Phase II Study of Artesunate Ointment for the Treatment of Vulvar High Grade Squamous Intraepithelial Lesions (Vulvar HSIL, VIN2/3)

Overview

This is a phase II double-blind, placebo-controlled study of artesunate ointment for the treatment of HPV-associated vulvar HSIL (usual type vulvar intraepithelial neoplasia 2/3).

Description

Eligible participants in this study are randomized 2:1 to receive either artesunate or placebo ointment for the treatment of vulvar HSIL. Both groups receive four 5-day cycles of topical ointment, at weeks 0, 2, 4, and 6. Dosing visits may be done in person or as telehealth (ointment may be shipped directly to the patient).

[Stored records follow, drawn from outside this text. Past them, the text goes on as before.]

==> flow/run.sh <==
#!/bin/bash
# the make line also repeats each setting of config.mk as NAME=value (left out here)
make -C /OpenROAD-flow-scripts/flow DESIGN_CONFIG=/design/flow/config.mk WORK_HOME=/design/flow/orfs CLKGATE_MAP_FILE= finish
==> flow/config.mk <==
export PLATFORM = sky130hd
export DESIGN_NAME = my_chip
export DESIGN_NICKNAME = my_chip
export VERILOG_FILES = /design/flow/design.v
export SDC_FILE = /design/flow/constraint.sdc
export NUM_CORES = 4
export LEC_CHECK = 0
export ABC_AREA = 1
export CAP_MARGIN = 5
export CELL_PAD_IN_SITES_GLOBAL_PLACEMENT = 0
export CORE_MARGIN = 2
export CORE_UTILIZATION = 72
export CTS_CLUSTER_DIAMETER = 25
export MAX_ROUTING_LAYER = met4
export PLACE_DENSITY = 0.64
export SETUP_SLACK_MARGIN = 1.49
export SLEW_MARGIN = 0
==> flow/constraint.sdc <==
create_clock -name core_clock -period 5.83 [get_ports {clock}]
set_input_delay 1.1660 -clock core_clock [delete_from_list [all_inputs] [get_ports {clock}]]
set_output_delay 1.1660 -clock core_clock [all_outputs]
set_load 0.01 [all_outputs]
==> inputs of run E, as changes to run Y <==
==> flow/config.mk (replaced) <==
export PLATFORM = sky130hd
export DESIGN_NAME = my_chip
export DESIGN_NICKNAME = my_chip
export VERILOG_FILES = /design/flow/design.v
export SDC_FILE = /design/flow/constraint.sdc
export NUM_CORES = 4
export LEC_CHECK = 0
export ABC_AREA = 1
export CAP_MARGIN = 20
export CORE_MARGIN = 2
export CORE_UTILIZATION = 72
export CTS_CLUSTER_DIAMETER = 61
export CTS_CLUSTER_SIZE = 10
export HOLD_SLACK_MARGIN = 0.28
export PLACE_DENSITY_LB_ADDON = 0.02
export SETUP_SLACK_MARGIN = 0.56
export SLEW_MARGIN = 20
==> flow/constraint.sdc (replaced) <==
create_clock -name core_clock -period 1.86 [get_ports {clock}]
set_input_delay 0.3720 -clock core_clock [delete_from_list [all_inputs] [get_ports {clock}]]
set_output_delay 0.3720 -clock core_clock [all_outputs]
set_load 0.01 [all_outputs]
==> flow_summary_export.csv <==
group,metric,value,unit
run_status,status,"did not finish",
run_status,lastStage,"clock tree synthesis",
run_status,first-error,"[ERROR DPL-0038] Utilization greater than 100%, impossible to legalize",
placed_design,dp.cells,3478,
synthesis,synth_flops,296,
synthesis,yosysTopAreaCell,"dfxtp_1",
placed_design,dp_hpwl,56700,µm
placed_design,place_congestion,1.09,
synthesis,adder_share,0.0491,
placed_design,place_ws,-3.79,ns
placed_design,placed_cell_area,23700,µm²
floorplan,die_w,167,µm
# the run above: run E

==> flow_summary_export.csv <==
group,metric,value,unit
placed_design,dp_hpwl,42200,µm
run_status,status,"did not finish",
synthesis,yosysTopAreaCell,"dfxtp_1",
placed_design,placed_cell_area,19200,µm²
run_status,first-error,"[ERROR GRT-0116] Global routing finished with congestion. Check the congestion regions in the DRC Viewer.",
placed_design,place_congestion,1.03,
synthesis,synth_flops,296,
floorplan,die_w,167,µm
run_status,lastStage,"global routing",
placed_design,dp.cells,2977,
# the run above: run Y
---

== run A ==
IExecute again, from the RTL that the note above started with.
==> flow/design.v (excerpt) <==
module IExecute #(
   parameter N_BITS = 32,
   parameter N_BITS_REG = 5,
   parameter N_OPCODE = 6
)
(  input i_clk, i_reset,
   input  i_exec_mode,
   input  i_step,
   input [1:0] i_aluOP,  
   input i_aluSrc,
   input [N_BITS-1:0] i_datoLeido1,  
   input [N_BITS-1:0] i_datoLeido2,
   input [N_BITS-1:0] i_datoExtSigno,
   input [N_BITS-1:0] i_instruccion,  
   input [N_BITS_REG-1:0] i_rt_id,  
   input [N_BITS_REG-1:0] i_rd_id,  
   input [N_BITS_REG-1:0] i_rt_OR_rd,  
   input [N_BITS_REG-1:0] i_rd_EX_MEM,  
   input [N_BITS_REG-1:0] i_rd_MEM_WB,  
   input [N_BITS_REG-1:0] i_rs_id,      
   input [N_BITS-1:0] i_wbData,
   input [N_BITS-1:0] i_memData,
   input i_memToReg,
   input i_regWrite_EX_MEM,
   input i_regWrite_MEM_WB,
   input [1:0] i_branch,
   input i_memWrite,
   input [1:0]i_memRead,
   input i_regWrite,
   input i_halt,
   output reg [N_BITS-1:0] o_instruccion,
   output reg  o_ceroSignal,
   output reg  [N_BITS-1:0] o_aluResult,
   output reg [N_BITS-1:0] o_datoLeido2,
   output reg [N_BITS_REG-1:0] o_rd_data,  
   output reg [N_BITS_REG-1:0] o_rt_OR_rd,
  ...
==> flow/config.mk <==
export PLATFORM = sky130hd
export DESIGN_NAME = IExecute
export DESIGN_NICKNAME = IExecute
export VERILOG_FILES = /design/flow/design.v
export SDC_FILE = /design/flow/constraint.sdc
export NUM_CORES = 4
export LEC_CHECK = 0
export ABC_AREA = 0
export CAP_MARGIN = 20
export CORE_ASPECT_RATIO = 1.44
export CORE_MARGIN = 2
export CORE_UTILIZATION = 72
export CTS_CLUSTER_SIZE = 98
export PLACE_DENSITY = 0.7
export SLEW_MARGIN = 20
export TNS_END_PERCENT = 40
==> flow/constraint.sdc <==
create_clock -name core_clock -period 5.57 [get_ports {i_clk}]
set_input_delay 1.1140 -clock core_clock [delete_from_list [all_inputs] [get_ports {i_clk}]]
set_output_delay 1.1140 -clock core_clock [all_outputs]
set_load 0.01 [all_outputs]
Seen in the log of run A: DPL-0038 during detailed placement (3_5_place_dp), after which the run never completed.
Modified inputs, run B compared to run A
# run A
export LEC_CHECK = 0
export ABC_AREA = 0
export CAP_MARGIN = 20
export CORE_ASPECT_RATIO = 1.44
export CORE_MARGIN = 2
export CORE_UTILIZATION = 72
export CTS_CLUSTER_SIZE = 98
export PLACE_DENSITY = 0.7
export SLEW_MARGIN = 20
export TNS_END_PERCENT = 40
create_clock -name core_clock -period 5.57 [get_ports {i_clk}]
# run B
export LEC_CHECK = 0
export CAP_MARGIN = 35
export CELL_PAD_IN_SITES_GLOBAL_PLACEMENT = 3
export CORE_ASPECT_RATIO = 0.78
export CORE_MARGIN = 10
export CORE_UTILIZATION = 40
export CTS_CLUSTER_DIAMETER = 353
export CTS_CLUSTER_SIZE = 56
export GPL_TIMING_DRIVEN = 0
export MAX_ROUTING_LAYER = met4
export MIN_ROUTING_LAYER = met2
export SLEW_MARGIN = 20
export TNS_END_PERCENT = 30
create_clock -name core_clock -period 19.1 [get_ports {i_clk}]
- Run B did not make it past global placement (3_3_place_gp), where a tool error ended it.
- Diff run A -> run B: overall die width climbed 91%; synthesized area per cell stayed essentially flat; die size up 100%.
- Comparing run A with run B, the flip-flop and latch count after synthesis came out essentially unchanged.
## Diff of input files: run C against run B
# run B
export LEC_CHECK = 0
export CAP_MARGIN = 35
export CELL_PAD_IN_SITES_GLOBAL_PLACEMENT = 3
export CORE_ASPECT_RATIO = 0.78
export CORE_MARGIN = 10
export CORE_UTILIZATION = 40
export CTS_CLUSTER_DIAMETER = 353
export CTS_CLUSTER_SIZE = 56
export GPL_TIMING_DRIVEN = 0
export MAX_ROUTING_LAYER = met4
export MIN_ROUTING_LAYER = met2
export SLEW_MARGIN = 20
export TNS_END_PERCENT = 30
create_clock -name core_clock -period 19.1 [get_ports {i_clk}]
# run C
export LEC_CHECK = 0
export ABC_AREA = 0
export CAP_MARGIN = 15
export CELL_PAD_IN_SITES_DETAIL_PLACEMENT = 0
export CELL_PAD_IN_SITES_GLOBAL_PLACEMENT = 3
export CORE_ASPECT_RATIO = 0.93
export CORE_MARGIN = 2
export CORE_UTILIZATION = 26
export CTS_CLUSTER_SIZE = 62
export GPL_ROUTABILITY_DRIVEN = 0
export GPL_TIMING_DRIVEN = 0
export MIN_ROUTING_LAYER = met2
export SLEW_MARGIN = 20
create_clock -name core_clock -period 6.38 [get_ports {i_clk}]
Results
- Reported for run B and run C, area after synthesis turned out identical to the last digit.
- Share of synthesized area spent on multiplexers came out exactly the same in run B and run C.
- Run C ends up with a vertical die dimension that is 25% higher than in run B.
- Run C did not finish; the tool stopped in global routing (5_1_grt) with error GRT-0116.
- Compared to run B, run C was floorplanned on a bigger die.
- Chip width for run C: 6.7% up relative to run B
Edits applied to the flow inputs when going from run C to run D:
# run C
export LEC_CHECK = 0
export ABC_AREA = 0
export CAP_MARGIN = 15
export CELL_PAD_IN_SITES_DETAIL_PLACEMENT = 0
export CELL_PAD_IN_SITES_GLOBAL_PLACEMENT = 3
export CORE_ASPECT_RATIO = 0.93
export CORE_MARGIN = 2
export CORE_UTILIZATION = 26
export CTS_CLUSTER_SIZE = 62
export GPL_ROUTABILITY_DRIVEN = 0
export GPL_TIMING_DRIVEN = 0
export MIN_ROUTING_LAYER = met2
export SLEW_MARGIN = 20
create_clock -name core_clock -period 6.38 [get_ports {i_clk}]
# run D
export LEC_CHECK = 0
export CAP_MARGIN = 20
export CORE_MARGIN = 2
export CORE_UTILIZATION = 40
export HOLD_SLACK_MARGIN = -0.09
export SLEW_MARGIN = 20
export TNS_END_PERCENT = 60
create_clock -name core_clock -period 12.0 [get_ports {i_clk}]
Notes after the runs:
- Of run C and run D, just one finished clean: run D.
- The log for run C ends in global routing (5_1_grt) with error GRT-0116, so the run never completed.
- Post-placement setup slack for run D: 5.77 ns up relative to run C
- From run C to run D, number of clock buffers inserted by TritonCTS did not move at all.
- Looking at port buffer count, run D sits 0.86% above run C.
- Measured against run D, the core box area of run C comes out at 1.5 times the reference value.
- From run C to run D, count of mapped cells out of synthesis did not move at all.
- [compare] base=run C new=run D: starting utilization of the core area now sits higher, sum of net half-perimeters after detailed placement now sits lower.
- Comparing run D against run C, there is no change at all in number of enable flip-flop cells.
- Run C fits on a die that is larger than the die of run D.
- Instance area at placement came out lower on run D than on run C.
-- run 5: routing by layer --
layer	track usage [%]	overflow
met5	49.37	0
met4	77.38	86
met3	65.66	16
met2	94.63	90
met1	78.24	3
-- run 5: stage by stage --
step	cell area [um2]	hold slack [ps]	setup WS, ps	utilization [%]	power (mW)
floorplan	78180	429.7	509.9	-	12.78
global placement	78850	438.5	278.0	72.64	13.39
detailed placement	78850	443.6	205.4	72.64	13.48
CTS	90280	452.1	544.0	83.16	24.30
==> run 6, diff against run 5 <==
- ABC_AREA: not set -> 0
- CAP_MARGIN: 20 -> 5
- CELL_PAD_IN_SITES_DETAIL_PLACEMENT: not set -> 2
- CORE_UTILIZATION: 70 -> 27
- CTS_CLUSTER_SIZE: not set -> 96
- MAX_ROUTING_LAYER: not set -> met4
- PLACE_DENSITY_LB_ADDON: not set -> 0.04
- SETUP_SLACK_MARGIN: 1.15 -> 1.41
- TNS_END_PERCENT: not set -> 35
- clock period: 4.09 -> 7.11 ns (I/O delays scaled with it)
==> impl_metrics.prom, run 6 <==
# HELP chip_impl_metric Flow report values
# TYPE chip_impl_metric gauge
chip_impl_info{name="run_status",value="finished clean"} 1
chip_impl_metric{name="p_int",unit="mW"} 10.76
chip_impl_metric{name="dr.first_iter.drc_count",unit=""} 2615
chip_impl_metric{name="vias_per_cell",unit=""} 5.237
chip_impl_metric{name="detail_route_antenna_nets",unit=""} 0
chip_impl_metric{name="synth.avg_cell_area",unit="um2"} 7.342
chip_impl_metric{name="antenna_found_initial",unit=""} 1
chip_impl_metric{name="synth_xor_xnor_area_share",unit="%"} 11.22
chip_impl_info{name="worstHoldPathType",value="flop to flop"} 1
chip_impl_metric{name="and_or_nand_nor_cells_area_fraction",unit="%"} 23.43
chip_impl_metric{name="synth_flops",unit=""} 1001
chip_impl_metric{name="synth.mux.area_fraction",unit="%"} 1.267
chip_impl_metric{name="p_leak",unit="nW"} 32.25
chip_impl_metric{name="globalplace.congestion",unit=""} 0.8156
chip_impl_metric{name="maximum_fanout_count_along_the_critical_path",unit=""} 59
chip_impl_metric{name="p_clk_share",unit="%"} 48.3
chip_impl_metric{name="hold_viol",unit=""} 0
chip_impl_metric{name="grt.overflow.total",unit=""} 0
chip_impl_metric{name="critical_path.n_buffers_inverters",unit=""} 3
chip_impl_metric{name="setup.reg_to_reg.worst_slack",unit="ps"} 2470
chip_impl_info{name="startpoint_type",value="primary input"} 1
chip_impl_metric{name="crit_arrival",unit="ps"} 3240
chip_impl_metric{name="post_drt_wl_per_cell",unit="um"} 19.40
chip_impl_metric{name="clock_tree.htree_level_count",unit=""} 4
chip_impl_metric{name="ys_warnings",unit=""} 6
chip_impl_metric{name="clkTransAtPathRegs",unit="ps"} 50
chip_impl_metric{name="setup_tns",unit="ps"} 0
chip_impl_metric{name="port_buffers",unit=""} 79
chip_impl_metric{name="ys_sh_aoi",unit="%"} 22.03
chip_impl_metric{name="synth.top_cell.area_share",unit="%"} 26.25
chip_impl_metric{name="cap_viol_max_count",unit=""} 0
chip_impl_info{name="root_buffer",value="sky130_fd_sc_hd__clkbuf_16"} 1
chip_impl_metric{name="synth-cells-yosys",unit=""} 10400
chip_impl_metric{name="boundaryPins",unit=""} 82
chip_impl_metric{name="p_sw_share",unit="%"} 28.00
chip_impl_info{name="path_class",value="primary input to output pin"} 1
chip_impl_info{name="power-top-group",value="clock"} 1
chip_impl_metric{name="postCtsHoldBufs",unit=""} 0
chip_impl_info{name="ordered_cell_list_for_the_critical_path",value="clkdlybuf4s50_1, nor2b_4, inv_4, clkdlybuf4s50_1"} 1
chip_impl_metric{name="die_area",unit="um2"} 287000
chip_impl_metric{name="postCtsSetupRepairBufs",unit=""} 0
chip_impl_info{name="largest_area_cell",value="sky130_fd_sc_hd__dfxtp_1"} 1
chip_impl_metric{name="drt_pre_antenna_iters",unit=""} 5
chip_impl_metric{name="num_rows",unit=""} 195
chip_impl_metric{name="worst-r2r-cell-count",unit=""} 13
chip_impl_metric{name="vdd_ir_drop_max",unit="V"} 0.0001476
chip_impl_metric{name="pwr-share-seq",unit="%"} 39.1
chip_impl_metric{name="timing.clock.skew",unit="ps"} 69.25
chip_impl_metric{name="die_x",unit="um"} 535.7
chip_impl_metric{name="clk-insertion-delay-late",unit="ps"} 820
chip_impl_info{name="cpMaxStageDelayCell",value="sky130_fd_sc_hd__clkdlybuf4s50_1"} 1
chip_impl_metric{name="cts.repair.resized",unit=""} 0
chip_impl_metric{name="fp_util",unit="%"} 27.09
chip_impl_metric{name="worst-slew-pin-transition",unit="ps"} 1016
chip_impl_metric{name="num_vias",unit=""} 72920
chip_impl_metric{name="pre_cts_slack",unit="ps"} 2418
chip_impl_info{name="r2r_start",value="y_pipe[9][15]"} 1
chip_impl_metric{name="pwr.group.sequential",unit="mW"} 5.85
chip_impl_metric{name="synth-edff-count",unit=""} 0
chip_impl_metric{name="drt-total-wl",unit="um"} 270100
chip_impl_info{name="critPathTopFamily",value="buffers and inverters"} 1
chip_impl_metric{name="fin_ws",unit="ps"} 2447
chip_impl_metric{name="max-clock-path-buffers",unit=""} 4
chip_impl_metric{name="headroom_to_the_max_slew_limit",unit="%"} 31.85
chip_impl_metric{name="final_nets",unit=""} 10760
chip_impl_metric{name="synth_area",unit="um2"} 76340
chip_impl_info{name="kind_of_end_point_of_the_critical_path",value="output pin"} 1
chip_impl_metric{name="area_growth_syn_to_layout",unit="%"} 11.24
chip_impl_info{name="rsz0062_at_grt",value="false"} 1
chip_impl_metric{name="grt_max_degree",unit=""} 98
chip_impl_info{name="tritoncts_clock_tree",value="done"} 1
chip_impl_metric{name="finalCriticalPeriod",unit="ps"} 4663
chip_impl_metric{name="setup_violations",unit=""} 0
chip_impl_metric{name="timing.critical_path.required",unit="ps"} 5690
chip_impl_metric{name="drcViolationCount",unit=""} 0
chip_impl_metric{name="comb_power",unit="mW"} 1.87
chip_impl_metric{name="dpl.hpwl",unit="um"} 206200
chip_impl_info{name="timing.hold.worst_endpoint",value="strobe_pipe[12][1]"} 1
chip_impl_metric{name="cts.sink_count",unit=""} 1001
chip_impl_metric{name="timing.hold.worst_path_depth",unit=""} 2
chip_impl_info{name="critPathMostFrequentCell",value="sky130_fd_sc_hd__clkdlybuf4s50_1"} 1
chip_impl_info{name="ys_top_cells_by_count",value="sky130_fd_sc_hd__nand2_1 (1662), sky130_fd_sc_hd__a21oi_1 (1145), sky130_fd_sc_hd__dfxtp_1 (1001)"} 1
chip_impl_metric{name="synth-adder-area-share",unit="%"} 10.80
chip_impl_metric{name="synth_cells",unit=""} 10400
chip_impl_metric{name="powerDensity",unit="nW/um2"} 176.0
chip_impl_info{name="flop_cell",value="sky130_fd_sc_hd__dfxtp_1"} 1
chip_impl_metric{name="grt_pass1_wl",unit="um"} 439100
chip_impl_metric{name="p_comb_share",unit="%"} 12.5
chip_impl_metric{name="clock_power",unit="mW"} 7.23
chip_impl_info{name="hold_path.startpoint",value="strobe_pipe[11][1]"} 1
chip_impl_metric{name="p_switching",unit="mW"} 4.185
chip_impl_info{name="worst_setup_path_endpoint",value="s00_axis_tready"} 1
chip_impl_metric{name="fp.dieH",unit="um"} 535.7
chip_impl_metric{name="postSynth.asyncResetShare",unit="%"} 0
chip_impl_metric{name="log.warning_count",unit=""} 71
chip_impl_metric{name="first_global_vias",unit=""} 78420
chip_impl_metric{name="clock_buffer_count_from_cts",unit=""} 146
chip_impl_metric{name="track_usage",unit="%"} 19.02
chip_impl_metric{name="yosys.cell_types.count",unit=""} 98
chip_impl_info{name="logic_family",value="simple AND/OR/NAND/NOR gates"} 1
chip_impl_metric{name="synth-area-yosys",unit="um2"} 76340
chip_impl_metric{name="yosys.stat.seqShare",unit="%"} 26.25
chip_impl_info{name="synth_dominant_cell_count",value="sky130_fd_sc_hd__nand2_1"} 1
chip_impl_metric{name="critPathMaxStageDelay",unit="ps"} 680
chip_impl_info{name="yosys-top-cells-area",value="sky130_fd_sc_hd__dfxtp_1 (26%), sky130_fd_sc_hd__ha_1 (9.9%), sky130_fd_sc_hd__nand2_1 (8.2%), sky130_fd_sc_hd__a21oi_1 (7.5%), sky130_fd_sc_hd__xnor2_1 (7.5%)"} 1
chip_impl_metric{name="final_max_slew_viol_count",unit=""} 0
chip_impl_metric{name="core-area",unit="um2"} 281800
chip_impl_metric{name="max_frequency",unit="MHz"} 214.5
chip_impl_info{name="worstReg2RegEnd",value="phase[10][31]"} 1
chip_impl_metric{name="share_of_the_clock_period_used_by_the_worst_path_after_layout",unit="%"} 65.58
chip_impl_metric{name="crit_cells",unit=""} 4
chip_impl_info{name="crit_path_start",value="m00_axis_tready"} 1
==> build 18 <==
==> flow/design.v <==
`timescale 1ns / 1ps
module fir_filter
#(
    parameter NUM_ELEMENTS = 7
)
(
    input clk,
    input rst,
    input [ 7 : 0 ] weight_data,
    input [ 2 : 0 ] weight_idx,
    input weight_valid,
    output weight_ready,
    input [ 7 : 0 ] input_data,
    input input_valid,
    output input_ready,
    output [ 15 : 0 ] output_data,
    input output_ready,
    output output_valid
);
    assign weight_ready = 1;
    assign input_ready = 1;
    assign output_valid = 1;
    reg [7:0] weights [NUM_ELEMENTS-1:0];
    reg [7:0] values [NUM_ELEMENTS-1:0];
    integer i;
    always@(posedge clk)begin
        if (rst)begin
            for (i = 0; i< NUM_ELEMENTS; i = i+1)
                weights[i] = 0;
        end else if (weight_valid)
            weights[weight_idx] = weight_data;
        for (i = NUM_ELEMENTS-1; i> 0; i=i-1)begin
            values[i] <= rst?0:values[i-1];
        end
        values[0] <= rst?0:input_data;
    end
    wire [15:0] intermediate_sums [NUM_ELEMENTS-1:0];
    assign output_data = intermediate_sums[NUM_ELEMENTS-1];  
    generate
        genvar j;
        for (j = 0; j<NUM_ELEMENTS; j=j+1)begin:summation
            assign intermediate_sums[j] = (j?intermediate_sums[j-1]:0) + values[j]*weights[j];
        end
    endgenerate
endmodule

Participants are followed closely with vulvar examinations or colposcopies at weeks 8, 18, 6-months and 12-months.

Eligibility

Inclusion Criteria:

• Adult women age ≥ 18 years
• Capable of informed consent
• Able to collaborate with planned follow-up (transportation, compliance history, etc)
• Biopsy diagnosis of high-grade vulvar dysplasia (VIN2, VIN3, VIN2/3, HSIL), including both new and recurrent disease. A biopsy diagnosis of vulvar high-grade squamous intraepithelial lesion within the previous 3 months which was not excised or otherwise treated may be accepted for study entry.
• Positive HPV test at study entry (any genotype).
• Women of childbearing potential agree to use birth control during the dosing phase (through week 8).
• Laboratory values at Screening of:
  • Serum alanine transaminase (SGPT/ALT) < 5 x upper limit of normal (ULN)
  • Serum aspartate transaminase (SGOT/AST) < 5 x ULN
  • Serum Bilirubin (total) < 2.5 x ULN
  • Serum Creatinine ≤ 1.5 x ULN
• Weight ≥ 50kg

Exclusion Criteria:

• Pregnant and nursing women
• Concurrent anal, vulvar, or cervical cancer
• HIV-positive participants with a CD4 count < 200
• Participants infected with HIV-1 if not on a stable, suppressive antiretroviral therapy (ART) regimen.
• Unwillingness to undergo an excisional procedure at week 18 to either remove HSIL lesions, or to document histologic regression at a site where HSIL was present at study entry.
• Currently receiving systemic chemotherapy or radiation therapy for another cancer.
• Concomitant use of Efavirenz for HIV antiretroviral treatment
• Concomitant use of strong UGT inhibitors
• Concomitant use of imiquimod, cidofovir, or 5-fluorouracil (5-FU) for the duration of the study
• Concurrent dermatological conditions affecting the vulva (e.g., herpetic lesion, Crohn's disease, hidradenitis suppurativa) or vulvar dermatoses (e.g., lichen sclerosis or planus, atopic dermatitis, genital atrophy).
• Concurrent treatment with systemic corticosteroids